Description of the task:
Provide the count of lines below that include the word "only", without any accompanying remarks.

Data for this task:
------------------------------------------------------------------------

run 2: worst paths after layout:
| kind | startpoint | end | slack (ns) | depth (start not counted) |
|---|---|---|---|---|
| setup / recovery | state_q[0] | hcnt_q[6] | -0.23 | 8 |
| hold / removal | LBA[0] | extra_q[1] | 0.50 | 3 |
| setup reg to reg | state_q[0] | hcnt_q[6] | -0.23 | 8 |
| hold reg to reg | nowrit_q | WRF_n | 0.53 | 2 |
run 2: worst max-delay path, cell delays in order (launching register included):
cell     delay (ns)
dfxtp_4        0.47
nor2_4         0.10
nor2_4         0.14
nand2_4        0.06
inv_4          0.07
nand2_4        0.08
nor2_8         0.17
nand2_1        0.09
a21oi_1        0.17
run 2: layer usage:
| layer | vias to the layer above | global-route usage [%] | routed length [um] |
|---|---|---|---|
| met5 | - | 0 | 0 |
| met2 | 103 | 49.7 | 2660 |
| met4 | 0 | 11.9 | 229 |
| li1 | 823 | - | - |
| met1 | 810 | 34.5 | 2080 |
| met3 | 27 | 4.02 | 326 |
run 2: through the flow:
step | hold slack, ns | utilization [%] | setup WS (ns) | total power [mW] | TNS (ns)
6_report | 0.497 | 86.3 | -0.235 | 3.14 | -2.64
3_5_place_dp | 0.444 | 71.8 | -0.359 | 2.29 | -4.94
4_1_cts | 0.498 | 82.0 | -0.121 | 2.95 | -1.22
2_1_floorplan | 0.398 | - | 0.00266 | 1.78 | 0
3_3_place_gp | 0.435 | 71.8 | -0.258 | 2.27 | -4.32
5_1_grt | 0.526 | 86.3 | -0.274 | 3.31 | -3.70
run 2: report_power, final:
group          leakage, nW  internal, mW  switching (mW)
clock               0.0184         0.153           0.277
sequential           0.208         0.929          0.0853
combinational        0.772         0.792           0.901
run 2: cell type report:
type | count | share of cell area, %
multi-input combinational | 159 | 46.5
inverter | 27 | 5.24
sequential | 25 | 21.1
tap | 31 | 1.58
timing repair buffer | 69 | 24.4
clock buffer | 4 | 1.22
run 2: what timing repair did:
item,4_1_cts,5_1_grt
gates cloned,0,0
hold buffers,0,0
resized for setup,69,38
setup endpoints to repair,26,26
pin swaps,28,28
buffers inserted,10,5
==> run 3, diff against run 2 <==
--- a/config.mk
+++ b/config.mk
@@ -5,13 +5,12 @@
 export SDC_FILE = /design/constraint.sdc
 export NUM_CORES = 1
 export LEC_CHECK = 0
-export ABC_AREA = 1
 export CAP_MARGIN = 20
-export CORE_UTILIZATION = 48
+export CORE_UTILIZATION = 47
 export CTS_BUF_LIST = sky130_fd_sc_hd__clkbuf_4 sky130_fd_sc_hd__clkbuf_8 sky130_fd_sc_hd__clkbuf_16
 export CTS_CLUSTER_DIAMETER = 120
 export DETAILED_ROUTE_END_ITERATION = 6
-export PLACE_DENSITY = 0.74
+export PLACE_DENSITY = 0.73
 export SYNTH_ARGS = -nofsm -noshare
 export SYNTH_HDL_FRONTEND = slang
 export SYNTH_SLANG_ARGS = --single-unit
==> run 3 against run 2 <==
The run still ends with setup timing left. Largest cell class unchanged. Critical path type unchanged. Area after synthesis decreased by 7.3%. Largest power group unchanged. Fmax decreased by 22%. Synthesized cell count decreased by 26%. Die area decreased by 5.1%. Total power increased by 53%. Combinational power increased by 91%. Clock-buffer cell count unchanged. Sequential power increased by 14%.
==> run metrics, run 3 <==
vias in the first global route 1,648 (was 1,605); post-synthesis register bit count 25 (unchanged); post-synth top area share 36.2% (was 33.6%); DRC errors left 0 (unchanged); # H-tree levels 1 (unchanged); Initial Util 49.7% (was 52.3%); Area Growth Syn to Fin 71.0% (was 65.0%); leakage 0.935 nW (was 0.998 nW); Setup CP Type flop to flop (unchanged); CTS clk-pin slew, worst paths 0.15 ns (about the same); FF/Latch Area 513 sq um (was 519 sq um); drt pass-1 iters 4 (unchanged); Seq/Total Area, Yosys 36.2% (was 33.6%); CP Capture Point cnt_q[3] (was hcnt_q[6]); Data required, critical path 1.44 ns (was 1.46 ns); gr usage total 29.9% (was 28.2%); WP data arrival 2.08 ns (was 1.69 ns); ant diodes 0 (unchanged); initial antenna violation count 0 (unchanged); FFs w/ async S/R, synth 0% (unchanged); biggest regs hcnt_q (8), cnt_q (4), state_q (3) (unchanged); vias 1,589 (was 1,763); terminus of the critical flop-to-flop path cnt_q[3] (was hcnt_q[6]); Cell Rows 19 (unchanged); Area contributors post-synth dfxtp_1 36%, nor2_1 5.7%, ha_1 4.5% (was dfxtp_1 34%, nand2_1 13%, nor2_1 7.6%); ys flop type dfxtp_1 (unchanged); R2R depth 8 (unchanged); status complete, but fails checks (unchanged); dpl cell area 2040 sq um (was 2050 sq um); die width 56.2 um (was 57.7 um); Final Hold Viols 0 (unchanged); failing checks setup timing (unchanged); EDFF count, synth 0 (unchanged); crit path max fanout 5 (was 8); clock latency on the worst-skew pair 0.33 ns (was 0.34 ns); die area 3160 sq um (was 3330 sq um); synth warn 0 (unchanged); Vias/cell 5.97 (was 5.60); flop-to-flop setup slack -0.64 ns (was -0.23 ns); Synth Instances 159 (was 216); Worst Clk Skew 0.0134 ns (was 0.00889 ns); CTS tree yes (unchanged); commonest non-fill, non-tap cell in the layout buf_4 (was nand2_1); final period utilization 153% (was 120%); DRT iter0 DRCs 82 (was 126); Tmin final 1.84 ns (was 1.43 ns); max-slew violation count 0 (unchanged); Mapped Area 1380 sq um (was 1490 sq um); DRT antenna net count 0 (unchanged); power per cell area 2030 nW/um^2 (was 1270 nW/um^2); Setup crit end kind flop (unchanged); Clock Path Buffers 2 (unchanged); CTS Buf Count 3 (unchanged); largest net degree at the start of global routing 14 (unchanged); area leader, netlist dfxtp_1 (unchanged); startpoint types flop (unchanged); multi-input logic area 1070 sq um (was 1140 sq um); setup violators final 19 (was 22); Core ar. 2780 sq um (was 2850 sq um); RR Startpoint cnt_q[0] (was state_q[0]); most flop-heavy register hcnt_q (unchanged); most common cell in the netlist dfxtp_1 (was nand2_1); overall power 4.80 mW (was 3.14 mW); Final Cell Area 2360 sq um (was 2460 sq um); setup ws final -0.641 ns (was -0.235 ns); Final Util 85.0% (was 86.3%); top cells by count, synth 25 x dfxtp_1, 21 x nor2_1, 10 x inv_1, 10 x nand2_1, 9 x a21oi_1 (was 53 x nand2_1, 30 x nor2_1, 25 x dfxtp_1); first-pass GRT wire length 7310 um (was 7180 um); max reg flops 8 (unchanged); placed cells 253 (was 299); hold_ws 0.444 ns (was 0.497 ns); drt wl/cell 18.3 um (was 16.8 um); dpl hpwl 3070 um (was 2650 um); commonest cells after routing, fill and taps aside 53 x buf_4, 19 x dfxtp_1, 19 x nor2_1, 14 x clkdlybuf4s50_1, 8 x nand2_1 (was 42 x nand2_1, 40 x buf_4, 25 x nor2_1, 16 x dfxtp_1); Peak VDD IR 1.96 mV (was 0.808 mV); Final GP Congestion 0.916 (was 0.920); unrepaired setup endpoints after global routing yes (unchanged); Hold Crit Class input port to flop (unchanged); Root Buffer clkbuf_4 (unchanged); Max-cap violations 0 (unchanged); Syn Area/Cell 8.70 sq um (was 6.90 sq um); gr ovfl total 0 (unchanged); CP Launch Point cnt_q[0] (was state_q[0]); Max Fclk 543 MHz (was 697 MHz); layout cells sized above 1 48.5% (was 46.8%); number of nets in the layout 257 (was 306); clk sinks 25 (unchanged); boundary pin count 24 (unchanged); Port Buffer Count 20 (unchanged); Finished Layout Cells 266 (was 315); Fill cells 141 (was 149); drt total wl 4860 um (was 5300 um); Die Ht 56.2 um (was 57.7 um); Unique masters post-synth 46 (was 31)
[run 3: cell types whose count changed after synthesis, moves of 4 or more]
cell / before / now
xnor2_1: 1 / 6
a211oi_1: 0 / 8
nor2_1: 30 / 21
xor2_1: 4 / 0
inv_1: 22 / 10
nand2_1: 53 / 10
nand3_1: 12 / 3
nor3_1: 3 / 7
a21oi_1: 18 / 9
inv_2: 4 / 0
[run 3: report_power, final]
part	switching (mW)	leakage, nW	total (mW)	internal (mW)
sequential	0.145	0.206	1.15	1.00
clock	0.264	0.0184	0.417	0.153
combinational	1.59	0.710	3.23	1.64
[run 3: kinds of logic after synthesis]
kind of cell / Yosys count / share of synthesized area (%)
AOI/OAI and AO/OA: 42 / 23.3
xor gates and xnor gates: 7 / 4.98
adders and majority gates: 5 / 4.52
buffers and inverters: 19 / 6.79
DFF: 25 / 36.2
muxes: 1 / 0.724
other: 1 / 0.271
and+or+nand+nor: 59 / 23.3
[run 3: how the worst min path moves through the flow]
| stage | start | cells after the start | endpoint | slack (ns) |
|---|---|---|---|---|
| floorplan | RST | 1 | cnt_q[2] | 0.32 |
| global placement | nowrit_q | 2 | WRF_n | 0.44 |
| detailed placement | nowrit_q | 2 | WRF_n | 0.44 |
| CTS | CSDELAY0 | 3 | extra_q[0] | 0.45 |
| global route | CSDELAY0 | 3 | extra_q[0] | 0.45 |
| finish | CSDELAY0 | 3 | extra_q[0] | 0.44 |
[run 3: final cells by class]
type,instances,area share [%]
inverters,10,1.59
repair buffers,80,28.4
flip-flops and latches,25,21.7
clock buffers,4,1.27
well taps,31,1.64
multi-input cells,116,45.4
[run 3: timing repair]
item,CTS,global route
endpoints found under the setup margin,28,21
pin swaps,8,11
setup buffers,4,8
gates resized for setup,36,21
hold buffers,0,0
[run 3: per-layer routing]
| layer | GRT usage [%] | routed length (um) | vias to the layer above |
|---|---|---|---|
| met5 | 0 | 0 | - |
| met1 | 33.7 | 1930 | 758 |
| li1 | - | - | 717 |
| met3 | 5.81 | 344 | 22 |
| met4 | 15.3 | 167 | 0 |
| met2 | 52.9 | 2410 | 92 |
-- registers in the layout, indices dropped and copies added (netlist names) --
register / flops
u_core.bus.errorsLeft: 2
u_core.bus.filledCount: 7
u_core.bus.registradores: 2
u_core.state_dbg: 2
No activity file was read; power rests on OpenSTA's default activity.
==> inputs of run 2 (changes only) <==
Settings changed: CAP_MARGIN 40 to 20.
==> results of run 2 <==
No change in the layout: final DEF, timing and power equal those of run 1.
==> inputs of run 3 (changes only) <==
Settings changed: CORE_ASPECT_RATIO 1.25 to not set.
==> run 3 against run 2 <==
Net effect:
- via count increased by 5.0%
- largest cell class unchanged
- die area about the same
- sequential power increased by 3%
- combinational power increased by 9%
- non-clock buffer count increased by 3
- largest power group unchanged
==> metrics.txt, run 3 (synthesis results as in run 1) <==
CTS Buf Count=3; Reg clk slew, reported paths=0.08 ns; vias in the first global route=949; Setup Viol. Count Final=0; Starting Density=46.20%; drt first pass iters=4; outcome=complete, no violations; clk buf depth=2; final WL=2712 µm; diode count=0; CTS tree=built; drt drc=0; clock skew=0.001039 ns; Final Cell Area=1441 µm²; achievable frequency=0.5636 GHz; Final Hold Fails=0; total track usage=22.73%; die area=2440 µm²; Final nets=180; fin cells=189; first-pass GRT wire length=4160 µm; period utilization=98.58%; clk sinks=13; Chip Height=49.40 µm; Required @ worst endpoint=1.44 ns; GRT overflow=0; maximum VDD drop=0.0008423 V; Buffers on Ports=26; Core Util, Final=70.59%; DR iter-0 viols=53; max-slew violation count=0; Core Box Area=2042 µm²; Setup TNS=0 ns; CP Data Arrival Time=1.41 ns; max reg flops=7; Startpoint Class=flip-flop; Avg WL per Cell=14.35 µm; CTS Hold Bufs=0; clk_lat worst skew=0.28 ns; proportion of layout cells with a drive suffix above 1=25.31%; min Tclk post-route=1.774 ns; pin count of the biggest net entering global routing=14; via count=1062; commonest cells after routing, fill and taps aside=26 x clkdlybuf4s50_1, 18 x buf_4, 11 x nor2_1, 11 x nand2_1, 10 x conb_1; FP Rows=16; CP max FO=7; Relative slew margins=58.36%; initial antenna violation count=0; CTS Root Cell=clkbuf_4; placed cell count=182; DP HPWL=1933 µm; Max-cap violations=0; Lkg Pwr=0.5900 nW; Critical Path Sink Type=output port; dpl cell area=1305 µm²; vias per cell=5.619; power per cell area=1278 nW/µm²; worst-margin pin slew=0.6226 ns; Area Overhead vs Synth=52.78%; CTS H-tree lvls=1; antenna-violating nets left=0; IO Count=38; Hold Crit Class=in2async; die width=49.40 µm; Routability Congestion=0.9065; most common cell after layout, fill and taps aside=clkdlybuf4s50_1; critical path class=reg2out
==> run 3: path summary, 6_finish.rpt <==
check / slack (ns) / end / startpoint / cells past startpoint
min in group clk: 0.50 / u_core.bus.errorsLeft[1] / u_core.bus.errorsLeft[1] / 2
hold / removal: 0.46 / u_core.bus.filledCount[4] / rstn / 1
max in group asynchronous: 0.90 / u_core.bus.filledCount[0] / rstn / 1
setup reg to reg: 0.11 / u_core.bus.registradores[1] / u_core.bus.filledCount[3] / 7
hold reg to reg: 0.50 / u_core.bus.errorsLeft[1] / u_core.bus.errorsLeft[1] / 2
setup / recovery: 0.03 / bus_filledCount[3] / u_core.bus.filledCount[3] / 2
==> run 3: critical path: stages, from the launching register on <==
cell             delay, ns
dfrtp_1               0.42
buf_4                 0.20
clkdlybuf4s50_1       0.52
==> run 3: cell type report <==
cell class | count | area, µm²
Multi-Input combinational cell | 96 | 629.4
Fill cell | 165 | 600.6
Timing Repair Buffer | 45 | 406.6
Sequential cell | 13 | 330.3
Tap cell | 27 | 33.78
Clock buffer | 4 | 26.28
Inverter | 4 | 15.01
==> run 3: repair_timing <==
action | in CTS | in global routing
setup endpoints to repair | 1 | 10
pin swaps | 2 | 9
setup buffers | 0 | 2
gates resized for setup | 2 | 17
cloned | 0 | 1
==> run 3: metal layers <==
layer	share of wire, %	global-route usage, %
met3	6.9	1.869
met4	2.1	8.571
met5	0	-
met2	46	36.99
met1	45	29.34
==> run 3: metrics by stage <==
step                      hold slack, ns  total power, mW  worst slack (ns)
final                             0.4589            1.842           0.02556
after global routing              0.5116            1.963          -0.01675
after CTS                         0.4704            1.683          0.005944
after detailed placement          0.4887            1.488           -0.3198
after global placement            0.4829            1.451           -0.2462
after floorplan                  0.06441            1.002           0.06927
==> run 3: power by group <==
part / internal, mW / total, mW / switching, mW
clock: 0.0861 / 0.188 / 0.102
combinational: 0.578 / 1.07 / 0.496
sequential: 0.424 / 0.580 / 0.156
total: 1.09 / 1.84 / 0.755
===== config.mk =====
export PLATFORM = sky130hd
export DESIGN_NAME = rect_motion_ctrl
export DESIGN_NICKNAME = d
export VERILOG_FILES = /design/src/rtl/rect_motion_ctrl.sv
export SDC_FILE = /design/constraint.sdc
export NUM_CORES = 1
export LEC_CHECK = 0
export CAP_MARGIN = 20
export CORE_MARGIN = 8
export CORE_UTILIZATION = 50
export CTS_BUF_LIST = sky130_fd_sc_hd__clkbuf_8
export CTS_CLUSTER_DIAMETER = 120
export DETAILED_ROUTE_END_ITERATION = 7
export GPL_TIMING_DRIVEN = 1
export MAX_ROUTING_LAYER = met4
export PLACE_DENSITY = 0.81
export SLEW_MARGIN = 10
export SYNTH_ARGS = -nofsm -noshare
export SYNTH_HDL_FRONTEND = slang
export SYNTH_SLANG_ARGS = --single-unit

===== constraint.sdc =====
create_clock -name i_Clk -period 3.37 [get_ports i_Clk]
set_input_delay 0.674 -clock i_Clk [delete_from_list [all_inputs] [get_ports i_Clk]]
set_output_delay 0.674 -clock i_Clk [all_outputs]
set_load 0.02 [all_outputs]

------------------------------------------------------------------------

Exercise output:
2